• Exercise requirements: The expected answer comprises all lines from the entries that contain the string "internal".
══ Information supplied
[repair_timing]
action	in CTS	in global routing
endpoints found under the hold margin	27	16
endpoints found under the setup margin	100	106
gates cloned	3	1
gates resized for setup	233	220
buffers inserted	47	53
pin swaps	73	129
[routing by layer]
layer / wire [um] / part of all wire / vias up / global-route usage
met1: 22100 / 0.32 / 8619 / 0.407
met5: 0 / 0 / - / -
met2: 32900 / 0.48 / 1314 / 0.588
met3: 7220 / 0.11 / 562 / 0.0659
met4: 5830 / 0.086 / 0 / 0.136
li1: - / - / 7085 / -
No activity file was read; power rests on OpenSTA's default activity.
[src/design/alc_pkg.sv]
`timescale 1ns / 1ps
// ----------------------------------------------------------------------------
// alc_pkg
// Shared widths, register indexes, coefficient tables and the config struct
// for the ambient light lux calculator.
// ----------------------------------------------------------------------------
package alc_pkg;

	// field and internal widths
	localparam int CNT_W   = 16;            // raw channel count
	localparam int SCF_W   = 19;            // scale factor incl. gain shift
	localparam int SFRAC_W = 10;            // scale factor fraction bits
	localparam int SC_W    = 25;            // scaled channel count
	localparam int RFRAC_W = 9;             // ratio fraction bits
	localparam int NUM_W   = SC_W + RFRAC_W + 1;  // ir << 10
	localparam int THR_W   = 11;            // 2*breakpoint+1
	localparam int TP_W    = SC_W + THR_W;  // threshold product
	localparam int COEF_W  = 10;            // offset / slope
	localparam int MAC_W   = SC_W + COEF_W; // product width
	localparam int LFRAC_W = 14;            // lux fraction bits
	localparam int LUX_W   = 21;
	localparam int SEG_N   = 8;
	localparam int SEG_W   = 3;
	localparam logic [SEG_W-1:0] SEG_LAST = SEG_W'(SEG_N - 1);
	localparam logic [LUX_W-1:0] LUX_MAX  = 21'd1205297;

	// configuration port
	localparam int CFG_IDX_W  = 2;
	localparam int CFG_DATA_W = 2;
	localparam logic [CFG_IDX_W-1:0] REG_GAIN_HIGH  = 2'd0;
	localparam logic [CFG_IDX_W-1:0] REG_INTEG_MODE = 2'd1;
	localparam logic [CFG_IDX_W-1:0] REG_PACKAGE_CS = 2'd2;

	// integration modes
	localparam logic [1:0] INTEG_SHORT  = 2'd0;
	localparam logic [1:0] INTEG_MEDIUM = 2'd1;
	localparam logic [1:0] INTEG_LONG   = 2'd2;

	localparam logic [SCF_W-1:0] SCALE_SHORT  = 19'h07517;
	localparam logic [SCF_W-1:0] SCALE_MEDIUM = 19'h00fe7;
	localparam logic [SCF_W-1:0] SCALE_UNITY  = 19'h00400;
	localparam int               GAIN_SHIFT   = 4;

	typedef logic [SC_W-1:0]   scaled_t;
	typedef logic [SEG_W-1:0]  seg_t;
	typedef logic [COEF_W-1:0] coef_t;

	typedef struct packed {
		logic       gain_high;
		logic [1:0] integration_mode;
		logic       package_cs;
	} cfg_t;

	typedef logic [9:0] tab_row_t [SEG_N];

	localparam tab_row_t BRK_T = '{10'h040, 10'h080, 10'h0c0, 10'h100,
	                                10'h138, 10'h19a, 10'h29a, 10'h29a};
	localparam tab_row_t BRK_C = '{10'h043, 10'h085, 10'h0c8, 10'h10a,
	                                10'h14d, 10'h19a, 10'h29a, 10'h29a};
	localparam tab_row_t OFS_T = '{10'h1f2, 10'h214, 10'h23f, 10'h270,
	                                10'h16f, 10'h0d2, 10'h018, 10'h000};
	localparam tab_row_t OFS_C = '{10'h204, 10'h228, 10'h253, 10'h282,
	                                10'h177, 10'h101, 10'h037, 10'h000};
	localparam tab_row_t SLP_T = '{10'h1be, 10'h2d1, 10'h37b, 10'h3fe,
	                                10'h1fc, 10'h0fb, 10'h012, 10'h000};
	localparam tab_row_t SLP_C = '{10'h1ad, 10'h2c1, 10'h363, 10'h3df,
	                                10'h1dd, 10'h127, 10'h02b, 10'h000};

	// r <= B  is the same as  q <= 2B  is the same as  num < (2B+1)*sbb
	function automatic logic [THR_W-1:0] brk_thr(input logic cs, input seg_t idx);
		logic [9:0] b;
		b = cs ? BRK_C[idx] : BRK_T[idx];
		return {b, 1'b1};
	endfunction

	function automatic coef_t ofs_coef(input logic cs, input seg_t idx);
		return cs ? OFS_C[idx] : OFS_T[idx];
	endfunction

	function automatic coef_t slp_coef(input logic cs, input seg_t idx);
		return cs ? SLP_C[idx] : SLP_T[idx];
	endfunction

endpackage
$ cat config.mk
export PLATFORM = sky130hd
export DESIGN_NAME = bemf_six_step_commutator_unit
export DESIGN_NICKNAME = d
export VERILOG_FILES = /design/src/hw/rtl/bssc_pkg.sv /design/src/hw/rtl/bssc_core.sv /design/src/hw/rtl/bemf_six_step_commutator_unit.sv
export SDC_FILE = /design/constraint.sdc
export NUM_CORES = 1
export LEC_CHECK = 0
export BUFFER_PORTS_ARGS = -buffer_cell sky130_fd_sc_hd__buf_4
export CAP_MARGIN = 5
export CELL_PAD_IN_SITES_DETAIL_PLACEMENT = 1
export CELL_PAD_IN_SITES_GLOBAL_PLACEMENT = 1
export CORE_MARGIN = 2
export CORE_UTILIZATION = 45
export DETAILED_ROUTE_END_ITERATION = 10
export PLACE_DENSITY_LB_ADDON = 0.1
export SLEW_MARGIN = 5
export SYNTH_ARGS = -nofsm -noshare
export SYNTH_HDL_FRONTEND = slang
export SYNTH_HIERARCHICAL = 1
export SYNTH_SLANG_ARGS = --single-unit
$ cat constraint.sdc
create_clock -name aclk -period 3.8 [get_ports aclk]
set_input_delay 0 -clock aclk [delete_from_list [all_inputs] [get_ports aclk]]
set_output_delay 0 -clock aclk [all_outputs]
set_load 0.02 [all_outputs]
### config.mk
export PLATFORM = sky130hd
export DESIGN_NAME = terminal_line_editor
export DESIGN_NICKNAME = d
export VERILOG_FILES = /design/src/rtl/core/tle_pkg.sv /design/src/rtl/core/tle_ctrl.sv /design/src/rtl/core/tle_dp.sv /design/src/rtl/core/terminal_line_editor.sv
export SDC_FILE = /design/constraint.sdc
export NUM_CORES = 1
export LEC_CHECK = 0
export BUFFER_PORTS_ARGS = -buffer_cell sky130_fd_sc_hd__buf_2
export CAP_MARGIN = 20
export CORE_UTILIZATION = 57
export DETAILED_ROUTE_END_ITERATION = 16
export PLACE_DENSITY = 0.84
export SYNTH_ARGS = -nofsm -noshare
export SYNTH_HDL_FRONTEND = slang
export SYNTH_SLANG_ARGS = --single-unit
### constraint.sdc
create_clock -name aclk -period 5.6 [get_ports aclk]
set_input_delay 1.12 -clock aclk [delete_from_list [all_inputs] [get_ports aclk]]
set_output_delay 1.12 -clock aclk [all_outputs]
set_load 0.02 [all_outputs]
### config.mk
export PLATFORM = sky130hd
export DESIGN_NAME = ppp_fifo
export DESIGN_NICKNAME = d
export VERILOG_FILES = /design/src/rtl/ppp_pkg.sv /design/src/rtl/ppp_fifo.sv
export SDC_FILE = /design/constraint.sdc
export NUM_CORES = 1
export LEC_CHECK = 0
export ABC_CLOCK_PERIOD_IN_PS = 4750
export BUFFER_PORTS_ARGS = -buffer_cell sky130_fd_sc_hd__buf_4
export CORE_UTILIZATION = 51
export CTS_CLUSTER_SIZE = 10
export DETAILED_ROUTE_END_ITERATION = 16
export GPL_TIMING_DRIVEN = 0
export PLACE_DENSITY = 0.79
export SETUP_SLACK_MARGIN = 0.05
export SKIP_CTS_REPAIR_TIMING = 1
export SYNTH_ARGS = -nofsm -noshare
export SYNTH_HDL_FRONTEND = slang
export SYNTH_SLANG_ARGS = --single-unit
### constraint.sdc
create_clock -name clk -period 4.75 [get_ports clk]
set_clock_uncertainty 0.2 [all_clocks]
set_input_delay 0.95 -clock clk [delete_from_list [all_inputs] [get_ports clk]]
set_output_delay 0.95 -clock clk [all_outputs]
set_load 0.05 [all_outputs]
===== src/spq_pkg.sv =====
// spq_pkg: transaction payload types, status and opcode codes, controller states
// and the command/status structs shared by the sorted priority queue modules.
// no dependencies
`default_nettype none

package spq_pkg;

    localparam int KEY_W   = 16;
    localparam int TAG_W   = 16;
    localparam int COUNT_W = 5;

    localparam logic OP_INSERT = 1'b0;
    localparam logic OP_REMOVE = 1'b1;

    localparam logic [1:0] ST_OK    = 2'd0;
    localparam logic [1:0] ST_DUP   = 2'd1;
    localparam logic [1:0] ST_EMPTY = 2'd2;
    localparam logic [1:0] ST_FULL  = 2'd3;

    typedef struct packed {
        logic                     opcode;
        logic signed [KEY_W-1:0]  priority_req;
        logic        [TAG_W-1:0]  name_tag;
    } in_t;

    typedef struct packed {
        logic        [1:0]         status;
        logic signed [KEY_W-1:0]   out_priority;
        logic        [TAG_W-1:0]   out_tag;
        logic        [COUNT_W-1:0] count;
    } out_t;

    typedef enum logic [1:0] {
        S_IDLE,
        S_COMPARE,
        S_EXEC
    } state_t;

    typedef struct packed {
        logic       capture;
        logic       compare;
        logic       insert;
        logic       remove;
        logic       write_result;
        logic [1:0] status;
    } spq_cmd_t;

    typedef struct packed {
        logic is_remove;
        logic full;
        logic empty;
        logic dup;
    } spq_stat_t;

endpackage

`default_nettype wire


===== src/spq_datapath.sv =====
// spq_datapath: row of sorted key/tag cells with per-cell compare flags,
// shift insert, shift-down remove and the result register.
// depends on spq_pkg
`default_nettype none

module spq_datapath #(
    parameter int DEPTH = 16
) (
    input  wire logic              clk,
    input  wire logic              rst_n,
    input  wire spq_pkg::in_t      in_data,
    input  wire spq_pkg::spq_cmd_t cmd,
    output spq_pkg::spq_stat_t     stat,
    output spq_pkg::out_t          out_data
);

    localparam int CW = $clog2(DEPTH + 1);

    logic                              op_reg;
    logic signed [spq_pkg::KEY_W-1:0]  key_in_reg;
    logic        [spq_pkg::TAG_W-1:0]  tag_in_reg;

    logic signed [spq_pkg::KEY_W-1:0]  key_reg  [DEPTH];
    logic signed [spq_pkg::KEY_W-1:0]  key_next [DEPTH];
    logic        [spq_pkg::TAG_W-1:0]  tag_reg  [DEPTH];
    logic        [spq_pkg::TAG_W-1:0]  tag_next [DEPTH];

    logic [DEPTH-1:0] lt_reg;
    logic [DEPTH-1:0] lt_next;
    logic [DEPTH-1:0] eq_reg;
    logic [DEPTH-1:0] eq_next;

    logic [CW-1:0] count_reg;
    logic [CW-1:0] count_next;

    spq_pkg::out_t result_reg;
    spq_pkg::out_t result_next;

    genvar i;
    generate
        for (i = 0; i < DEPTH; i++)
        begin : g_cell
            always_comb
            begin
                lt_next[i] = (CW'(i) < count_reg) && (key_reg[i] < key_in_reg);
                eq_next[i] = (CW'(i) < count_reg) && (key_reg[i] == key_in_reg);
            end

            if (i == 0)
            begin : g_head
                always_comb
                begin
                    key_next[i] = key_reg[i];
                    tag_next[i] = tag_reg[i];
                    if (cmd.insert && !lt_reg[i])
                    begin
                        key_next[i] = key_in_reg;
                        tag_next[i] = tag_in_reg;
                    end
                    else if (cmd.remove)
                    begin
                        key_next[i] = key_reg[i+1];
                        tag_next[i] = tag_reg[i+1];
                    end
                end
            end
            else if (i == DEPTH - 1)
            begin : g_tail
                always_comb
                begin
                    key_next[i] = key_reg[i];
                    tag_next[i] = tag_reg[i];
                    if (cmd.insert && !lt_reg[i])
                    begin
                        key_next[i] = lt_reg[i-1] ? key_in_reg : key_reg[i-1];
                        tag_next[i] = lt_reg[i-1] ? tag_in_reg : tag_reg[i-1];
                    end
                end
            end
            else
            begin : g_mid
                always_comb
                begin
                    key_next[i] = key_reg[i];
                    tag_next[i] = tag_reg[i];
                    if (cmd.insert && !lt_reg[i])
                    begin
                        key_next[i] = lt_reg[i-1] ? key_in_reg : key_reg[i-1];
                        tag_next[i] = lt_reg[i-1] ? tag_in_reg : tag_reg[i-1];
                    end
                    else if (cmd.remove)
                    begin
                        key_next[i] = key_reg[i+1];
                        tag_next[i] = tag_reg[i+1];
                    end
                end
            end

            always_ff @(posedge clk)
            begin
                key_reg[i] <= key_next[i];
                tag_reg[i] <= tag_next[i];
            end
        end
    endgenerate

    always_comb
    begin
        count_next = count_reg;
        if (cmd.insert)
        begin
            count_next = count_reg + CW'(1);
        end
        else if (cmd.remove)
        begin
            count_next = count_reg - CW'(1);
        end
    end

    always_comb
    begin
        result_next = result_reg;
        if (cmd.write_result)
        begin
            result_next.status       = cmd.status;
            result_next.out_priority = cmd.remove ? key_reg[0] : '0;
            result_next.out_tag      = cmd.remove ? tag_reg[0] : '0;
            result_next.count        = spq_pkg::COUNT_W'(count_next);
        end
    end

    always_ff @(posedge clk or negedge rst_n)
    begin
        if (!rst_n)
        begin
            count_reg <= '0;
        end
        else
        begin
            count_reg <= count_next;
        end
    end

    always_ff @(posedge clk)
    begin
        if (cmd.capture)
        begin
            op_reg     <= in_data.opcode;
            key_in_reg <= in_data.priority_req;
            tag_in_reg <= in_data.name_tag;
        end
        if (cmd.compare)
        begin
            lt_reg <= lt_next;
            eq_reg <= eq_next;
        end
        result_reg <= result_next;
    end

    always_comb
    begin
        stat.is_remove = (op_reg == spq_pkg::OP_REMOVE);
        stat.full      = (count_reg == CW'(DEPTH));
        stat.empty     = (count_reg == '0);
        stat.dup       = |eq_reg;
    end

    assign out_data = result_reg;

endmodule

`default_nettype wire


===== src/spq_ctrl.sv =====
// spq_ctrl: transaction sequencer for the sorted priority queue; decides the
// operation outcome and holds the output valid flag.
// depends on spq_pkg
`default_nettype none

module spq_ctrl (
    input  wire logic               clk,
    input  wire logic               rst_n,
    input  wire logic               in_valid,
    output logic                    in_ready,
    output logic                    out_valid,
    input  wire logic               out_ready,
    input  wire spq_pkg::spq_stat_t stat,
    output spq_pkg::spq_cmd_t       cmd
);

    spq_pkg::state_t state_reg;
    spq_pkg::state_t state_next;
    logic            out_valid_reg;
    logic            out_valid_next;

    always_ff @(posedge clk or negedge rst_n)
    begin
        if (!rst_n)
        begin
            state_reg     <= spq_pkg::S_IDLE;
            out_valid_reg <= 1'b0;
        end
        else
        begin
            state_reg     <= state_next;
            out_valid_reg <= out_valid_next;
        end
    end

    always_comb
    begin
        state_next = state_reg;
        in_ready   = 1'b0;
        cmd        = '0;
        cmd.status = spq_pkg::ST_OK;
        case (state_reg)
            spq_pkg::S_IDLE:
            begin
                in_ready = 1'b1;
                if (in_valid)
                begin
                    cmd.capture = 1'b1;
                    state_next  = spq_pkg::S_COMPARE;
                end
            end
            spq_pkg::S_COMPARE:
            begin
                cmd.compare = 1'b1;
                state_next  = spq_pkg::S_EXEC;
            end
            spq_pkg::S_EXEC:
            begin
                // wait here while the previous result is still unclaimed
                if (!out_valid_reg || out_ready)
                begin
                    cmd.write_result = 1'b1;
                    state_next       = spq_pkg::S_IDLE;
                    if (stat.is_remove)
                    begin
                        if (stat.empty)
                        begin
                            cmd.status = spq_pkg::ST_EMPTY;
                        end
                        else
                        begin
                            cmd.remove = 1'b1;
                        end
                    end
                    else if (stat.full)
                    begin
                        cmd.status = spq_pkg::ST_FULL;
                    end
                    else if (stat.dup)
                    begin
                        cmd.status = spq_pkg::ST_DUP;
                    end
                    else
                    begin
                        cmd.insert = 1'b1;
                    end
                end
            end
            default:
            begin
                state_next = spq_pkg::S_IDLE;
            end
        endcase
    end

    always_comb
    begin
        out_valid_next = (out_valid_reg && !out_ready) || cmd.write_result;
    end

    assign out_valid = out_valid_reg;

endmodule

`default_nettype wire


===== src/sorted_priority_queue.sv =====
// sorted_priority_queue: top level, joins the sequencer and the cell datapath.
// depends on spq_pkg, spq_ctrl, spq_datapath
//
//   channel   handshake              payload
//   input     in_valid / in_ready    in_data  (spq_pkg::in_t)
//   output    out_valid / out_ready  out_data (spq_pkg::out_t)
//
// a transaction runs as capture, parallel compare of all cells into
// registered flags, then shift insert or shift-down remove with the result write
// a new input is taken while the previous result waits on the output register
// the execute step holds while the output register is still full
// reset empties the queue at once, the cells themselves are not cleared
`default_nettype none

module sorted_priority_queue #(
    parameter int DEPTH = 16
) (
    input  wire logic          clk,
    input  wire logic          rst_n,
    input  wire logic          in_valid,
    output logic               in_ready,
    input  wire spq_pkg::in_t  in_data,
    output logic               out_valid,
    input  wire logic          out_ready,
    output spq_pkg::out_t      out_data
);

    spq_pkg::spq_cmd_t  cmd;
    spq_pkg::spq_stat_t stat;

    spq_ctrl u_ctrl (
        .clk       (clk),
        .rst_n     (rst_n),
        .in_valid  (in_valid),
        .in_ready  (in_ready),
        .out_valid (out_valid),
        .out_ready (out_ready),
        .stat      (stat),
        .cmd       (cmd)
    );

    spq_datapath #(
        .DEPTH (DEPTH)
    ) u_datapath (
        .clk      (clk),
        .rst_n    (rst_n),
        .in_data  (in_data),
        .cmd      (cmd),
        .stat     (stat),
        .out_data (out_data)
    );

endmodule

`default_nettype wire

===== config.mk =====
export PLATFORM = sky130hd
export DESIGN_NAME = sorted_priority_queue
export DESIGN_NICKNAME = d
export VERILOG_FILES = /design/src/spq_pkg.sv /design/src/spq_datapath.sv /design/src/spq_ctrl.sv /design/src/sorted_priority_queue.sv
export SDC_FILE = /design/constraint.sdc
export NUM_CORES = 1
export LEC_CHECK = 0
export BUFFER_PORTS_ARGS = -buffer_cell sky130_fd_sc_hd__buf_2
export CORE_UTILIZATION = 45
export DETAILED_ROUTE_END_ITERATION = 10
export SLEW_MARGIN = 20
export SYNTH_ARGS = -nofsm -noshare
export SYNTH_HDL_FRONTEND = slang
export SYNTH_SLANG_ARGS = --single-unit

===== constraint.sdc =====
create_clock -name clk -period 5.3 [get_ports clk]
set_clock_uncertainty 0.1 [all_clocks]
set_input_delay 0 -clock clk [delete_from_list [all_inputs] [get_ports clk]]
set_output_delay 0 -clock clk [all_outputs]
set_load 0.05 [all_outputs]

==> results of run 1 <==
[cell type report]
| type | instances | area, sq um |
|---|---|---|
| fillers | 6879 | 38000 |
| flip-flops and latches | 624 | 18700 |
| repair buffers | 204 | 1590 |
| clock buffers | 89 | 1960 |
| inverters | 49 | 184 |
| multi-input cells | 2204 | 16000 |
| well taps | 1040 | 1300 |
| clock inverters | 43 | 320 |
[power by group]
group / leakage [uW] / switching [uW] / internal (uW)
sequential: 0.00573 / 507 / 6180
clock: 0.00114 / 2080 / 2790
combinational: 0.00867 / 2240 / 1380
[what timing repair did]
action                                  in CTS  in global routing
hold endpoints to repair                    44                  0
endpoints found under the setup margin       0                  0
hold buffers                                59                  0
[per-layer routing]
| metal | GRT usage | share of wire |
|---|---|---|
| met5 | 0 | 0 |
| met4 | 0.0726 | 0.025 |
| met3 | 0.0298 | 0.043 |
| met2 | 0.401 | 0.50 |
| met1 | 0.294 | 0.43 |
[critical path, stage by stage (launching register included)]
cell                       delay, ps
sky130_fd_sc_hd__dfrtp_1         390
sky130_fd_sc_hd__nand2b_1        270
sky130_fd_sc_hd__or3_1           360
sky130_fd_sc_hd__buf_4           270
sky130_fd_sc_hd__or3_2           950
sky130_fd_sc_hd__nor2_4          780
sky130_fd_sc_hd__buf_4           290
[synth_stat cells, types with 33 or more instances]
| cell | count | area share |
|---|---|---|
| sky130_fd_sc_hd__buf_2 | 35 | 0.0049 |
| sky130_fd_sc_hd__a21oi_1 | 544 | 0.076 |
| sky130_fd_sc_hd__nand3_1 | 33 | 0.0046 |
| sky130_fd_sc_hd__clkbuf_1 | 152 | 0.016 |
| sky130_fd_sc_hd__o21ai_0 | 38 | 0.0053 |
| sky130_fd_sc_hd__and2_1 | 35 | 0.0061 |
| sky130_fd_sc_hd__inv_1 | 49 | 0.0052 |
| sky130_fd_sc_hd__mux2_2 | 63 | 0.020 |
| sky130_fd_sc_hd__mux2i_1 | 449 | 0.13 |
| sky130_fd_sc_hd__edfxtp_1 | 616 | 0.52 |
| sky130_fd_sc_hd__ha_1 | 260 | 0.091 |
| sky130_fd_sc_hd__nor2_1 | 475 | 0.050 |
| sky130_fd_sc_hd__nand4_1 | 59 | 0.010 |
[through the flow]
step | utilization | total power [uW]
finish | 0.513 | 15200
global route | 0.513 | 15900
CTS | 0.511 | 15300
detailed placement | 0.475 | 10300
global placement | 0.475 | 10200
floorplan | - | 9250
[worst paths after layout]
path / to / slack, ps / cells past startpoint
setup / recovery: u_datapath.tag_reg[15][9] / 1530 / 6
hold / removal: u_datapath.key_in_reg[2] / 8 / 2
setup reg to reg: u_datapath.tag_reg[15][9] / 1530 / 6
hold reg to reg: u_ctrl.out_valid / 440 / 2
max in group asynchronous: u_datapath.count_reg[4] / 4560 / 3
min in group asynchronous: u_datapath.count_reg[0] / 270 / 3
[logic make-up after synthesis]
family	count (synthesis)
mux	512
buf+inv	260
flops	624
fa+ha+maj	260
simple gates	747
xor+xnor	5
compound gates	680
==> impl_metrics.tcl, run 1 <==
set metrics [dict create \
    run_status "completed" \
    post_synth_instance_area_sq_mm 0.0357 \
    syn_to_final_growth_pct 12.1 \
    routabilityCongestion 0.866 \
    timing.final.setup_violations 0 \
    cts_htree_levels 3 \
    cts.root.buffer_cell "sky130_fd_sc_hd__clkbuf_16" \
    routed_wirelength_um 93300 \
    timing.critical_path.fanout_max 22 \
    post_layout_nonfiller_instances 4253 \
    leakage_power_uw 0.0155 \
    hold_path.class "in2reg" \
    critical_path_required_time_ps 5530 \
    worst-endpoint-arrival_ps 4000 \
    design.die.area_sq_mm 0.0805 \
    hold_violations 0 \
    finalNetCount 3454 \
    avgViaCountPerCell 5.86 \
    post_route_cells_drive_above_1_share 0.110 \
    die_h_um 284 \
    diodes 0 \
    synth_seq_area_share 0.524 \
    avgSynthCellArea_sq_um 11.6 \
    gr-total-overflow 0 \
    numPlacedInstances 4057 \
    ys_ff_latch 624 \
    critical_path_class "reg2reg" \
    clock_sink_count 624 \
    postLayoutSetupSlackWorst_ps 1530 \
    placed_cell_area_sq_mm 0.0370 \
    grt.total_usage 0.230 \
    maximum_number_of_pins_on_one_net_before_global_route_repair 65 \
    synth_xor_xnor_area_share 0.00123 \
    layout_commonest_cell "sky130_fd_sc_hd__edfxtp_1" \
    pre_cts_ws_ps 1480 \
    vdd_ir_max_uv 198 \
    most_frequent_cells_in_the_layout "sky130_fd_sc_hd__edfxtp_1, sky130_fd_sc_hd__a21oi_1, sky130_fd_sc_hd__nor2_1" \
    setup_fix_bufs_post_cts 0 \
    synth_fa_ha_area_frac 0.0911 \
    first_iter_violations 1643 \
    synth-edff-count 616 \
    timing.slew.headroom 0.325 \
    worstHoldStart "in_data[18]" \
    hpwlAfterDp_um 67700 \
    wire_length_of_the_first_global_routing_pass_um 147000 \
    maxCapViolCount 0 \
    setup.worst_path.start "u_ctrl.state_reg[0]" \
    cts_tree "yes" \
    pwr_density_cell_mw_per_mm2 379 \
    io-pin-count 78 \
    final_period_minus_worst_setup_slack_ps 3770 \
    synthDistinctLibCells 50 \
    synth-warning-count 0 \
    clkTransAtPathRegs_ps 60 \
    synthMuxAreaShare 0.146 \
    drt-pass1-iter-count 5 \
    clockBufferDepth 3 \
    type_of_origin_of_the_critical_path "flip-flop" \
    core.rowCount 102 \
    antenna_found_initial 0 \
    die_width_um 284 \
    cts_made_buffers 74 \
    worst_skew_pair_later_pin_latency_ps 630 \
    grt_pass1_vias 26600 \
    grt_setup_unrepaired "no" \
    synth_compound_gate_area_share 0.104 \
    finalCritPeriodShare 0.711 \
    syn_nets 3385 \
    finalSetupTns_ps 0 \
    post_cts_resized 0 \
    vias 24900 \
    dominantRegCellSynth "sky130_fd_sc_hd__edfxtp_1" \
    whs_ps 8.10 \
    max_slew.worst_pin.slew_ps 1010 \
    start_util 0.458 \
    post_synth_and_or_nand_nor_area_fraction 0.101 \
    io_buffers 77 \
    timing.critical_path.to_type "flip-flop" \
    post_drt_wl_per_cell_um 21.9 \
    r2r_start "u_ctrl.state_reg[0]" \
    core_sq_mm 0.0780 \
    dominant_combinational_cell_family_by_area_after_synthesis "multiplexers" \
    synth_cells 3088 \
    report.final.slew_viol_count 0 \
    drcViolationCount 0 \
    maximum_frequency_from_static_timing_analysis_mhz 265 \
    post-route-cell-area_sq_mm 0.0400 \
    drt.antenna.violating_nets 0 \
    synth-async-reset-ratio 0.0128 \
]
(Power assumes the default switching activity.)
════
• Written response:
	// field and internal widths
group / leakage [uW] / switching [uW] / internal (uW)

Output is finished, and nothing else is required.